**About this task:** Write only the number of lines in the data that include the word "assigned".

START Working data

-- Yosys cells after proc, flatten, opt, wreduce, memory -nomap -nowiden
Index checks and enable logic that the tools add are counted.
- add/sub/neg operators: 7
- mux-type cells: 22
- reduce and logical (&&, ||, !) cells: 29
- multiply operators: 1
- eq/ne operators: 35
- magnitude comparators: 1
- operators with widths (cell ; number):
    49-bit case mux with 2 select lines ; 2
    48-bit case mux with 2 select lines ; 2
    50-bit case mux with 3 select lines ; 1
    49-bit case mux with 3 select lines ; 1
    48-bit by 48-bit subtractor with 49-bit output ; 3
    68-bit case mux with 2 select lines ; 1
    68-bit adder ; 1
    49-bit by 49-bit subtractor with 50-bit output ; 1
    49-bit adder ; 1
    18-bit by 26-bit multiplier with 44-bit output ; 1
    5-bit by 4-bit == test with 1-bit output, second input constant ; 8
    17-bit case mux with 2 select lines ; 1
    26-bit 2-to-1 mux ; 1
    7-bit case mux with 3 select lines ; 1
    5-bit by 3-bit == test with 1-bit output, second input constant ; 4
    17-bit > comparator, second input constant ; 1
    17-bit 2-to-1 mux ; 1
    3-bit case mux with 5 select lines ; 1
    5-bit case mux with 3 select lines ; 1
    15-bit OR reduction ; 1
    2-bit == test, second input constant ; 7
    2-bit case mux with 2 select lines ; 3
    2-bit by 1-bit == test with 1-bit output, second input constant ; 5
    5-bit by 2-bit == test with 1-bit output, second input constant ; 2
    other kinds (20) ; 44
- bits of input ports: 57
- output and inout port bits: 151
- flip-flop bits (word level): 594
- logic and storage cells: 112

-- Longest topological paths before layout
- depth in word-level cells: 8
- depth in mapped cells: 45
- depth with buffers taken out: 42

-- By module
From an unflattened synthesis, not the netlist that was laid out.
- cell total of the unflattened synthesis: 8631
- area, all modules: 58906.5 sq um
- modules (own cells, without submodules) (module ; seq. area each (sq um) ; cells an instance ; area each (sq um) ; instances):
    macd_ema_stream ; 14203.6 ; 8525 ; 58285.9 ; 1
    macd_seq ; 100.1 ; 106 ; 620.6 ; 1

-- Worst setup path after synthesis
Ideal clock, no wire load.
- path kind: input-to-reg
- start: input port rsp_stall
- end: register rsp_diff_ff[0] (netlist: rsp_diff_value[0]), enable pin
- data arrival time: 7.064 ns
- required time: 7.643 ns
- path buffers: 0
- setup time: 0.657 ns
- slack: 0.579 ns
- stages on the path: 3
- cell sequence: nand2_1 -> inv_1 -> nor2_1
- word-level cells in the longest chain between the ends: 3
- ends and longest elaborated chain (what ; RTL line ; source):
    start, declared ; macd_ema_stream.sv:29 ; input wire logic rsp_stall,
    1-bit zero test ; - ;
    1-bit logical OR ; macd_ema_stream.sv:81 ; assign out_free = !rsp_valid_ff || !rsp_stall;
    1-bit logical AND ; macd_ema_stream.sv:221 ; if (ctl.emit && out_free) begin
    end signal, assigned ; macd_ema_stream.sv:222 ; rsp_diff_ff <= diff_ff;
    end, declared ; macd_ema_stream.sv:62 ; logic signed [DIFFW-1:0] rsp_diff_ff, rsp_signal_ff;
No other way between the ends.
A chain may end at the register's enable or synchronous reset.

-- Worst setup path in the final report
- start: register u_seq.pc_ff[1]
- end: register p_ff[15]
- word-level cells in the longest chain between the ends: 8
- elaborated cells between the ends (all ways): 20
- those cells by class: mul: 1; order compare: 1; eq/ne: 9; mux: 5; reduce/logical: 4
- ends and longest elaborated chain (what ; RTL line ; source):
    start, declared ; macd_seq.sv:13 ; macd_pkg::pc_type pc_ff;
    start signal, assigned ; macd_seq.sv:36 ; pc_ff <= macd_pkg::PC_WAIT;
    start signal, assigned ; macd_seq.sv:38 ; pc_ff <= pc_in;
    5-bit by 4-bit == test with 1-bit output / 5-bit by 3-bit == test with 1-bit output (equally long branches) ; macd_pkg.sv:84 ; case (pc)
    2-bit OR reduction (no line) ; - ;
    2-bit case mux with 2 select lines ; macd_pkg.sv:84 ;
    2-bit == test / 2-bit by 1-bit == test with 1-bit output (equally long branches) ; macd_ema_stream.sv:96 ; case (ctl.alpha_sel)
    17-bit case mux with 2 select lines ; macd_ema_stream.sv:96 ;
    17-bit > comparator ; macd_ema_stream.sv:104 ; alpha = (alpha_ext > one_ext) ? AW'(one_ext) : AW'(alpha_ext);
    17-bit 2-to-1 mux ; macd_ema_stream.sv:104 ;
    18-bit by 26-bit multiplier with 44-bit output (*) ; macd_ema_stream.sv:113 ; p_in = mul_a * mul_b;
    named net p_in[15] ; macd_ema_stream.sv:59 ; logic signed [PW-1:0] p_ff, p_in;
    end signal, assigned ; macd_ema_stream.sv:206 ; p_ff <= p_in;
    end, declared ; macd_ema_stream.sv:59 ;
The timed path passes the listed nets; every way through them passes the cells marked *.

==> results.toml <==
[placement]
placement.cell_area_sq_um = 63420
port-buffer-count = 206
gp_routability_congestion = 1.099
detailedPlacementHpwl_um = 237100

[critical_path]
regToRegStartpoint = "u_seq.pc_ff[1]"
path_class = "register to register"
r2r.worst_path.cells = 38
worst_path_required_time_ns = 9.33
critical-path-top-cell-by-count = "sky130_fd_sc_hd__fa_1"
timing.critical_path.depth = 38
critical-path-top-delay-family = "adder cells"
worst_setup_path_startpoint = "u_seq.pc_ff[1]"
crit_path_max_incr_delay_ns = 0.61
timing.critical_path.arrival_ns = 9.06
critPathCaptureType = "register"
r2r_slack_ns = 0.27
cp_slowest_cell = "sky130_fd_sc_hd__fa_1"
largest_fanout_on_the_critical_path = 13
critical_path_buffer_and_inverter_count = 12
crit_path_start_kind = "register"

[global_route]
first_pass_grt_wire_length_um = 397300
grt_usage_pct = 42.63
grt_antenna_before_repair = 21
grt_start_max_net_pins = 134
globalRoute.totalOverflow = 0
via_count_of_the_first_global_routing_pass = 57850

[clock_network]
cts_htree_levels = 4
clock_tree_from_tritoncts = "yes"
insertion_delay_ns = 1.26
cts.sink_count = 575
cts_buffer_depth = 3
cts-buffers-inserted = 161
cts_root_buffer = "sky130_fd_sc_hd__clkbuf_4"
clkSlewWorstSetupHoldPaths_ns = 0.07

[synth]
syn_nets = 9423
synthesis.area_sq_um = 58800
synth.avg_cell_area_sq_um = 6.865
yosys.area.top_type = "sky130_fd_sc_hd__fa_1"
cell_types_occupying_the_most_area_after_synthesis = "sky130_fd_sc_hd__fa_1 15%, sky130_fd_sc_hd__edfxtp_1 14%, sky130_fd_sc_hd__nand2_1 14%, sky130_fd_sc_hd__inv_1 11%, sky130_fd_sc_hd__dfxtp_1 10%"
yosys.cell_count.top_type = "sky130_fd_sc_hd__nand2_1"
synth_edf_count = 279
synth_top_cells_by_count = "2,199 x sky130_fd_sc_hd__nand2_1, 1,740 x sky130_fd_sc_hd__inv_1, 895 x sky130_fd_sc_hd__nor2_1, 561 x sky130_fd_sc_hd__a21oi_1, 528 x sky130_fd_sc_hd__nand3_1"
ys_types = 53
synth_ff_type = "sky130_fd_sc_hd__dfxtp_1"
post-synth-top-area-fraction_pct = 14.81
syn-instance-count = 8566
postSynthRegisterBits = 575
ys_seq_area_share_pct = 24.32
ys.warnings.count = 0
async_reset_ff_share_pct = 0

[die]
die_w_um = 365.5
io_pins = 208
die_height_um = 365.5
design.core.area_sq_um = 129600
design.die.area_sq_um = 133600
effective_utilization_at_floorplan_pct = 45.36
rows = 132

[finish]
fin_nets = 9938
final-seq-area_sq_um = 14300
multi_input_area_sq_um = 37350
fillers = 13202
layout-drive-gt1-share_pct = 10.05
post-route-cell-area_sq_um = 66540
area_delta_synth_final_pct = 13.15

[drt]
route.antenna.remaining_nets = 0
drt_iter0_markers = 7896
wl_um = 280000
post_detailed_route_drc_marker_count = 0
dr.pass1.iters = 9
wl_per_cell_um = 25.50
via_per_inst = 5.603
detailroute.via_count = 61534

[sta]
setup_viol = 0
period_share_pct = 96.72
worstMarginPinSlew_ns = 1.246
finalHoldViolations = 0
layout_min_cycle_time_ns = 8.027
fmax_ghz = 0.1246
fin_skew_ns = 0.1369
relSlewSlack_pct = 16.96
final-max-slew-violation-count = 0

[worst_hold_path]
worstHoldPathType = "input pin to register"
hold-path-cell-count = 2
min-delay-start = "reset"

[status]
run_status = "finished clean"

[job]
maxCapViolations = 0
File: src/rtl/core/tcn_pkg.sv
// Shared constants and a helper function of the tab column note event generator.
package tcn_pkg;

   // Parameter defaults
   localparam int MAX_LANES_DEF = 8;
   localparam int TICK_BITS_DEF = 16;

   // Number of lane character ports on the request channel
   localparam int LANE_PORTS = 8;

   // Widths fixed by the field definitions
   localparam int CHAR_W  = 8;
   localparam int PITCH_W = 9;
   localparam int BASE_W  = 7;
   localparam int LANE_W  = 3;
   localparam int OUT_TICK_W = 16;
   localparam int CSR_INDEX_W = 2;
   localparam int CSR_DATA_W  = 63;

   // Request opcodes
   localparam logic OP_COLUMN = 1'b0;
   localparam logic OP_FLUSH  = 1'b1;

   // Register indexes
   localparam logic [CSR_INDEX_W-1:0] CSR_LANE_COUNT = 2'd0;
   localparam logic [CSR_INDEX_W-1:0] CSR_DRUM_MODE  = 2'd1;
   localparam logic [CSR_INDEX_W-1:0] CSR_BASE_NOTES = 2'd2;

   // Register reset values: six-string standard tuning
   localparam logic [3:0]            LANE_COUNT_RST = 4'd6;
   localparam logic                  DRUM_MODE_RST  = 1'b0;
   localparam logic [CSR_DATA_W-1:0] BASE_NOTES_RST = 63'h0000_282D_3237_3B40;

   // Tablature characters
   localparam logic [CHAR_W-1:0] CHAR_REST      = 8'h2D; // '-'
   localparam logic [CHAR_W-1:0] CHAR_STOP      = 8'h78; // 'x'
   localparam logic [CHAR_W-1:0] CHAR_DRUM_STOP = 8'h7A; // 'z'
   localparam logic [CHAR_W-1:0] CHAR_BAR       = 8'h7C; // '|'
   localparam logic [CHAR_W-1:0] CHAR_STACCATO  = 8'h2E; // '.'
   localparam logic [CHAR_W-1:0] CHAR_DIGIT_0   = 8'h30; // '0'
   localparam logic [CHAR_W-1:0] CHAR_DIGIT_9   = 8'h39; // '9'
   localparam logic [CHAR_W-1:0] CHAR_UPPER_A   = 8'h41; // 'A'
   localparam logic [CHAR_W-1:0] CHAR_UPPER_Z   = 8'h5A; // 'Z'
   localparam logic [CHAR_W-1:0] LETTER_OFFSET  = 8'd10;

   // Fret value of a character, two's complement: digits, then letters, else minus one
   function automatic logic [PITCH_W-1:0] fret_value(input logic [CHAR_W-1:0] c);
      logic [PITCH_W-1:0] v;
      v = '1;
      if (c >= CHAR_DIGIT_0 && c <= CHAR_DIGIT_9) begin
         v = PITCH_W'(c - CHAR_DIGIT_0);
      end else if (c >= CHAR_UPPER_A && c <= CHAR_UPPER_Z) begin
         v = PITCH_W'(c - CHAR_UPPER_A + LETTER_OFFSET);
      end
      return v;
   endfunction

endpackage
### src/design/hilbert_curve_segment_generator_defines.svh
// Assertion macros for the Hilbert curve segment generator datapath.
`ifndef HILBERT_CURVE_SEGMENT_GENERATOR_DEFINES_SVH
`define HILBERT_CURVE_SEGMENT_GENERATOR_DEFINES_SVH

// Property that must hold at every clock edge outside reset.
`define HCSG_ASSERT(lbl, prop, msg) \
  lbl: assert property (@(posedge clk_i) disable iff (!rst_ni) (prop)) else $error(msg);

// Property whose consequent must hold in the cycle after its antecedent.
`define HCSG_ASSERT_NEXT(lbl, ante, cons, msg) \
  lbl: assert property (@(posedge clk_i) disable iff (!rst_ni) (ante) |=> (cons)) else $error(msg);

`endif

### src/design/hcsg_pkg.sv
// Shared constants, types and codes for the Hilbert curve segment generator.
package hcsg_pkg;

  localparam int unsigned MAX_ORDER  = 10;
  localparam int unsigned COORD_BITS = 16;
  localparam int unsigned LEVEL_W    = $clog2(MAX_ORDER);
  localparam int unsigned ORDER_W    = 4;
  localparam int unsigned CMP_W      = ORDER_W + 1;
  localparam int unsigned STEP_W     = 15;
  localparam int unsigned CFG_IDX_W  = 3;
  localparam int unsigned CFG_DATA_W = 16;

  typedef enum logic [CFG_IDX_W-1:0] {
    CFG_ORDER   = 3'd0,
    CFG_STEP    = 3'd1,
    CFG_SPAN    = 3'd2,
    CFG_START_X = 3'd3,
    CFG_START_Y = 3'd4,
    CFG_DIR     = 3'd5
  } cfg_reg_e;

  typedef enum logic [1:0] {
    DIR_UP_Y   = 2'd0,
    DIR_DOWN_Y = 2'd1,
    DIR_DOWN_X = 2'd2,
    DIR_UP_X   = 2'd3
  } dir_e;

  // One recursion frame: moves done so far, and the swap/negate turn.
  typedef struct packed {
    logic [1:0] moves;
    logic [1:0] turn;
  } frame_t;

  // Commands from the controller to the datapath.
  typedef struct packed {
    logic init;
    logic push;
    logic move;
    logic pop;
    logic finish;
    logic emit;
  } dp_cmd_t;

  // Status from the datapath to the controller.
  typedef struct packed {
    logic active;
    logic deeper;
    logic top_done;
    logic at_root;
    logic out_free;
  } dp_status_t;

endpackage
--- src/rtl/akwq_pkg.sv ---
// ---------------------------------------------------------------------------
// akwq_pkg
// Shared widths and codes for the address-keyed wait queue.
// ---------------------------------------------------------------------------
package akwq_pkg;

	localparam int DEF_MAX_THREADS = 16;

	localparam int CMD_W    = 2;
	localparam int THREAD_W = 4;
	localparam int ADDR_W   = 32;
	localparam int STATUS_W = 3;
	localparam int COUNT_W  = 5;

	// command codes
	localparam logic [CMD_W-1:0] CMD_WAIT  = 2'd0;
	localparam logic [CMD_W-1:0] CMD_WAKE  = 2'd1;
	localparam logic [CMD_W-1:0] CMD_LEAVE = 2'd2;

	// result status codes
	localparam logic [STATUS_W-1:0] ST_ENQUEUED    = 3'd0;
	localparam logic [STATUS_W-1:0] ST_FAULT       = 3'd1;
	localparam logic [STATUS_W-1:0] ST_WOULD_BLOCK = 3'd2;
	localparam logic [STATUS_W-1:0] ST_WOKEN       = 3'd3;
	localparam logic [STATUS_W-1:0] ST_WAKE_DONE   = 3'd4;
	localparam logic [STATUS_W-1:0] ST_LEFT        = 3'd5;
	localparam logic [STATUS_W-1:0] ST_NOT_QUEUED  = 3'd6;

endpackage

--- src/rtl/address_keyed_wait_queue_unit.sv ---
// ---------------------------------------------------------------------------
// address_keyed_wait_queue_unit
// Futex-style wait queue: FIFO of waiting threads keyed by address.
// ---------------------------------------------------------------------------
// Channel  Handshake           Payload
// in       in_valid/in_stall   cmd thread_id wait_address expected_value
//                              memory_word address_fault wake_limit
// out      out_valid/out_stall status woken_thread wake_total last
//
// Fault, would-block and not-queued answer in the cycle after the transfer.
// A wait or leave on a queued thread, and a wake with a nonzero limit, run one
// compacting pass over the queue memory: one slot read per cycle, paced by the
// single order-memory read port.
// No clearing pass after reset; queue length and waiting flags reset to zero.
// A stalled output freezes the whole pass; input stays stalled until the
// last result of a command is loaded.
// ---------------------------------------------------------------------------
module address_keyed_wait_queue_unit
	import akwq_pkg::*;
#(
	parameter int MAX_THREADS = DEF_MAX_THREADS
) (
	input  logic                clk,
	input  logic                arst_n,
	input  logic                in_valid,
	output logic                in_stall,
	input  logic [CMD_W-1:0]    cmd,
	input  logic [THREAD_W-1:0] thread_id,
	input  logic [ADDR_W-1:0]   wait_address,
	input  logic [ADDR_W-1:0]   expected_value,
	input  logic [ADDR_W-1:0]   memory_word,
	input  logic                address_fault,
	input  logic [ADDR_W-1:0]   wake_limit,
	output logic                out_valid,
	input  logic                out_stall,
	output logic [STATUS_W-1:0] status,
	output logic [THREAD_W-1:0] woken_thread,
	output logic [COUNT_W-1:0]  wake_total,
	output logic                last
);

	localparam int IDX_W = (MAX_THREADS > 1) ? $clog2(MAX_THREADS) : 1;
	localparam int LEN_W = $clog2(MAX_THREADS + 1);

	typedef enum logic {S_IDLE, S_SCAN} state_t;

	state_t state_q;

	logic [THREAD_W-1:0] order_mem [MAX_THREADS];
	logic [ADDR_W-1:0]   addr_mem  [MAX_THREADS];

	logic [MAX_THREADS-1:0] flag_q;
	logic [LEN_W-1:0]       len_q, r_q, w_q;
	logic [CMD_W-1:0]       cmd_q;
	logic [THREAD_W-1:0]    tid_q;
	logic [ADDR_W-1:0]      addr_q, limit_q;
	logic [COUNT_W-1:0]     cnt_q;

	logic                v_s2, v_s3, flag_s3;
	logic [THREAD_W-1:0] ord_rd_s2, t_s3;
	logic [ADDR_W-1:0]   addr_rd_s3;

	logic                out_valid_q, last_q;
	logic [STATUS_W-1:0] status_q;
	logic [THREAD_W-1:0] woken_q;
	logic [COUNT_W-1:0]  count_q;

	logic             adv, issue, drop_s3, done, tid_ok, appending;
	logic             ord_we, addr_we;
	logic [IDX_W-1:0] tidx_in, tidx_q, ord_wa;
	logic [THREAD_W-1:0] ord_wd;

	// everything moves only when the output register can take a result
	assign adv      = !out_valid_q || !out_stall;
	assign in_stall = !((state_q == S_IDLE) && adv);
	assign tidx_in  = IDX_W'(thread_id);
	assign tidx_q   = IDX_W'(tid_q);
	assign tid_ok   = (32'(thread_id) < MAX_THREADS);

	assign issue = (state_q == S_SCAN) && adv && (r_q != len_q);
	assign done  = (state_q == S_SCAN) && !v_s2 && !v_s3 && (r_q == len_q);

	// a slot leaves the queue: a woken match, or the thread being unqueued
	assign drop_s3 = v_s3 && flag_s3 &&
		((cmd_q == CMD_WAKE) ? ((addr_rd_s3 == addr_q) && (limit_q != '0))
		                     : (t_s3 == tid_q));

	assign appending = (cmd_q == CMD_WAIT) && (w_q != LEN_W'(MAX_THREADS));

	assign ord_we  = adv && ((v_s3 && !drop_s3) || (done && appending));
	assign ord_wa  = w_q[IDX_W-1:0];
	assign ord_wd  = v_s3 ? t_s3 : tid_q;
	assign addr_we = adv && done && appending;

	// order memory: kept slots are written back compacted, w_q <= r_q
	always_ff @(posedge clk) begin
		if (ord_we)
			order_mem[ord_wa] <= ord_wd;
		if (issue)
			ord_rd_s2 <= order_mem[r_q[IDX_W-1:0]];
	end

	// address memory: written on append, read by thread in the second stage
	always_ff @(posedge clk) begin
		if (addr_we)
			addr_mem[tidx_q] <= addr_q;
		if (adv && v_s2)
			addr_rd_s3 <= addr_mem[IDX_W'(ord_rd_s2)];
	end

	always_ff @(posedge clk or negedge arst_n) begin
		if (!arst_n) begin
			state_q     <= S_IDLE;
			flag_q      <= '0;
			len_q       <= '0;
			r_q         <= '0;
			w_q         <= '0;
			cmd_q       <= CMD_WAIT;
			tid_q       <= '0;
			addr_q      <= '0;
			limit_q     <= '0;
			cnt_q       <= '0;
			v_s2        <= 1'b0;
			v_s3        <= 1'b0;
			flag_s3     <= 1'b0;
			t_s3        <= '0;
			out_valid_q <= 1'b0;
			status_q    <= ST_ENQUEUED;
			woken_q     <= '0;
			count_q     <= '0;
			last_q      <= 1'b0;
		end else if (adv) begin
			out_valid_q <= 1'b0;
			woken_q     <= '0;
			count_q     <= '0;
			last_q      <= 1'b1;

			v_s2 <= issue;
			if (issue)
				r_q <= r_q + LEN_W'(1);

			v_s3 <= v_s2;
			t_s3 <= ord_rd_s2;
			if (v_s2)
				flag_s3 <= flag_q[IDX_W'(ord_rd_s2)];

			if (v_s3) begin
				if (drop_s3) begin
					flag_q[IDX_W'(t_s3)] <= 1'b0;
					if (cmd_q == CMD_WAKE) begin
						out_valid_q <= 1'b1;
						status_q    <= ST_WOKEN;
						woken_q     <= t_s3;
						last_q      <= 1'b0;
						limit_q     <= limit_q - 32'd1;
						cnt_q       <= cnt_q + COUNT_W'(1);
					end
				end else begin
					w_q <= w_q + LEN_W'(1);
				end
			end

			unique case (state_q)
				S_IDLE: begin
					if (in_valid) begin
						cmd_q   <= cmd;
						tid_q   <= thread_id;
						addr_q  <= wait_address;
						limit_q <= wake_limit;
						cnt_q   <= '0;
						case (cmd)
							CMD_WAIT: begin
								if (address_fault || !tid_ok) begin
									out_valid_q <= 1'b1;
									status_q    <= ST_FAULT;
								end else if (memory_word != expected_value) begin
									out_valid_q <= 1'b1;
									status_q    <= ST_WOULD_BLOCK;
								end else begin
									state_q <= S_SCAN;
									r_q     <= flag_q[tidx_in] ? '0 : len_q;
									w_q     <= flag_q[tidx_in] ? '0 : len_q;
								end
							end
							CMD_WAKE: begin
								state_q <= S_SCAN;
								r_q     <= (wake_limit != '0) ? '0 : len_q;
								w_q     <= (wake_limit != '0) ? '0 : len_q;
							end
							CMD_LEAVE: begin
								if (tid_ok && flag_q[tidx_in]) begin
									state_q <= S_SCAN;
									r_q     <= '0;
									w_q     <= '0;
								end else begin
									out_valid_q <= 1'b1;
									status_q    <= ST_NOT_QUEUED;
								end
							end
							default: ;
						endcase
					end
				end
				S_SCAN: begin
					if (done) begin
						state_q     <= S_IDLE;
						out_valid_q <= 1'b1;
						len_q       <= appending ? (w_q + LEN_W'(1)) : w_q;
						if (appending)
							flag_q[tidx_q] <= 1'b1;
						case (cmd_q)
							CMD_WAIT:  status_q <= ST_ENQUEUED;
							CMD_WAKE: begin
								status_q <= ST_WAKE_DONE;
								count_q  <= cnt_q;
							end
							default:   status_q <= ST_LEFT;
						endcase
					end
				end
				default: state_q <= S_IDLE;
			endcase
		end
	end

	assign out_valid    = out_valid_q;
	assign status       = status_q;
	assign woken_thread = woken_q;
	assign wake_total   = count_q;
	assign last         = last_q;

endmodule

END Working data

**Response to this exercise:** 4